• Le président d’Ennahdha est toujours attaché au retour du parlement dissous et à la Constitution de 2014
• «Les déclarations de Ghannouchi constituent une incitation à la guerre civile», assure Imed Hammami, ancien S.G. d’Ennahdha
• Le président d’Ennahdha considère le faible taux de participation aux législatives du 17 décembre comme une victoire pour son parti
Les déclarations du président d’Ennahdha, Rached Ghannouchi, à la chaîne TV Ezzitouna ont suscité une nouvelle polémique au sein du paysage politique et civil national et ont provoqué plusieurs réactions qui les condamnent et les considèrent comme «une incitation à la guerre civile».
Ainsi, l’ancien ministre nahdhaoui de la Santé et aussi de la Formation professionnelle et de l’Emploi ainsi qu’ancien secrétaire général d’Ennahdha, aujourd’hui activiste politique se présentant en tant qu’indépendant mais fervent soutien du processus du 25 juillet 2022 Imed Hammami assure-t-il: «Rached Ghannouchi est dans une dénégation perpétuelle et maladive depuis le 25 juillet».
Il ajoute dans une intervention sur la radio privée Diwan FM: «Le pays se porterait mieux si Rached Ghannouchi se retirait de la vie politique et quittait le pays».
Et pour appuyer son appel à ce que le président d’Ennahdha annonce sa retraite politique et décide de quitter la Tunisie, il soutient : «Ce que Ghannouchi a avancé dans son interview à la chaîne Ezzitouna constitue un plan de guerre, ce qui en fait un danger».
Mais peut-on attendre que le président nahdhaoui écoute les analyses de l’ancien secrétaire général de son parti, prend en considération les conseils qu’il lui prodigue et consente à comprendre, enfin, que le salut de la Tunisie et aussi d’Ennahdha ainsi que son salut personnel dépendent aujourd’hui de sa décision à passer la relève au sein du parti nahdhaoui, à faire réussir l’émergence d’une nouvelle génération de responsables nahdhaouis qui saisiront les nouvelles réalités prédominant la vie politique nationale post-25 juillet et qui prennent, enfin, conscience que le déni, l’entêtement et la persistance dans les rêves fous de retourner à la situation prévalant avant la dynamique du 25 juillet 2021 ne peuvent que faire perdurer la crise interne au sein d’Ennahdha, lui faire perdre davantage le crédit qu’elle peut revendiquer encore et lui faire éloigner les sympathisants, de plus en plus rares, encore fidèles à ses approches et à ses choix.
Malheureusement, il semble que Rached Ghannouchi n’a pas encore compris que la situation actuelle lui impose de changer de discours et de s’adapter à ce que les Tunisiens exigent, désormais, des hommes politiques au pouvoir ou dans l’opposition.

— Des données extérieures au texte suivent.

What follows belongs to an exercise in optimizing a design on an open flow for small area; a production flow would make more cautious choices.
Only simulation tests tie the RTL to the original design; equivalence was not proved.
Power is estimated from default activity; no workload was simulated.

### flow/flow/run.sh
#!/bin/bash
export BUFFER_PORTS_ARGS="-buffer_cell sky130_fd_sc_hd__buf_1"
export CTS_ARGS="-sink_clustering_enable -repair_clock_nets -dont_use_dummy_load -sink_clustering_size 11 -sink_clustering_max_diameter 50 -buf_list sky130_fd_sc_hd__clkbuf_4"
bash standard.sh > standard.log 2>&1
### flow/standard.sh
#!/bin/bash
# synth_recipe.tcl (not shown) runs the flow's synth.tcl, then flattens the netlist and writes it again
# the make line also repeats each setting of config.mk as NAME=value (left out here)
make -C /OpenROAD-flow-scripts/flow DESIGN_CONFIG=/design/flow/config.mk WORK_HOME=/design/flow/orfs CLKGATE_MAP_FILE= SYNTH_SCRIPT=/design/flow/synth_recipe.tcl "${@:-finish}"
### flow/config.mk
export PLATFORM = sky130hd
export DESIGN_NAME = conv5x5_top
export DESIGN_NICKNAME = conv5x5_top
export VERILOG_FILES = /design/flow/design.v
export SDC_FILE = /design/flow/constraint.sdc
export NUM_CORES = 4
export LEC_CHECK = 0
export CAP_MARGIN = 20
export CORE_MARGIN = 2
export CORE_UTILIZATION = 65
export SLEW_MARGIN = 20
export SYNTH_HIERARCHICAL = 1
### flow/constraint.sdc
create_clock -name core_clock -period 4.0 [get_ports {clk}]
set_input_delay 0.8000 -clock core_clock [delete_from_list [all_inputs] [get_ports {clk}]]
set_output_delay 0.8000 -clock core_clock [all_outputs]
set_load 0.01 [all_outputs]
### flow/design.v
`default_nettype none
package conv_pkg;
  localparam int pix_w = 8;                     
  localparam int out_delay = 23;                
  typedef logic [pix_w-1:0] pixel_t;            
  localparam logic [pix_w-1:0] pix_pol = 8'h83;
endpackage
`default_nettype wire
`default_nettype none
module row_skew_line #(
  parameter int depth = 23   
) (
  input  wire logic             clk,
  input  wire conv_pkg::pixel_t pix_in,
  output conv_pkg::pixel_t      pix_out
);
  conv_pkg::pixel_t shreg [depth];
  always_ff @(posedge clk) begin
    shreg[0] <= pix_in;
    for (int i = 1; i < depth; i++) begin
      shreg[i] <= shreg[i-1];
    end
  end
  assign pix_out = shreg[depth-1];
endmodule
`default_nettype wire
`default_nettype none
module mac_tap (
  input  wire logic clk,
  input  wire logic rst,
  output logic      valid
);
  logic [4:0] lfsr;
  logic       seen;
  always_ff @(posedge clk) begin
    if (rst) begin
      lfsr <= '0;
      seen <= 1'b0;
    end else begin
      lfsr <= {lfsr[3:0], ~(lfsr[4] ^ lfsr[2])};
      seen <= seen | (lfsr == 5'd26);
    end
  end
  assign valid = seen;
endmodule
`default_nettype wire
`default_nettype none
module fa_cell (
  input  wire logic a,
  input  wire logic b,
  input  wire logic ci,
  output logic      s,
  output logic      co
);
  assign s  = a ^ b ^ ci;
  assign co = (a & b) | (a & ci) | (b & ci);
endmodule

Il a montré clairement, lors de son interview à la TV Ezzitouna, qu’il reste attaché au passé, ce qui veut dire qu’il veut retourner à la présidence du parlement et à la Constitution de 2014.
Pire encore, il refuse de reconnaître les erreurs d’Ennahdha, les dépassements commis par les responsables nahdhaouis quand ils étaient au pouvoir et continue à tenir «les autres» pour responsables des échecs essuyés par son parti.
Encore entouré de faucons qui sont, de l’avis même de plusieurs adhérents au parti, responsables de la crise installée à Montplaisir, Rached Ghannouchi clame: «Ennahdha est victime des pouvoirs contre-révolutionnaires».
Il va encore plus loin pour transformer les échecs et les difficultés que rencontre actuellement le gouvernement Bouden en victoires à attribuer à son parti. Pour lui, le faible taux de participation au premier tour des législatives anticipées tenues le 17 décembre dernier et le boycott par les Tunisiens de ces mêmes élections constituent «un acte révolutionnaire visant le coup d’Etat».
Rached Ghannouchi évoque pêle-mêle l’affaire des magistrats révoqués, parle de la situation économique difficile et s’obstine à penser que la solution à la crise actuelle est dans le retour à la situation précédant la dynamique du 25 juillet 2021 et le rétablissement de la Constitution de 2014.
En conclusion, les analystes qui ont disséqué les déclarations de Ghannouchi s’accordent à relever que le leader nahdhaoui a prouvé, encore une fois, qu’il est déconnecté de la réalité, que ses approches et les solutions qu’il propose ne trouvent plus une oreille attentive même auprès de ses sympathisants et qu’il n’a pas encore compris qu’il a fait — comme ledit Imed Hammami — «des années de trop», c’est-à-dire qu’il n’a pas su se retirer au moment qu’il faut.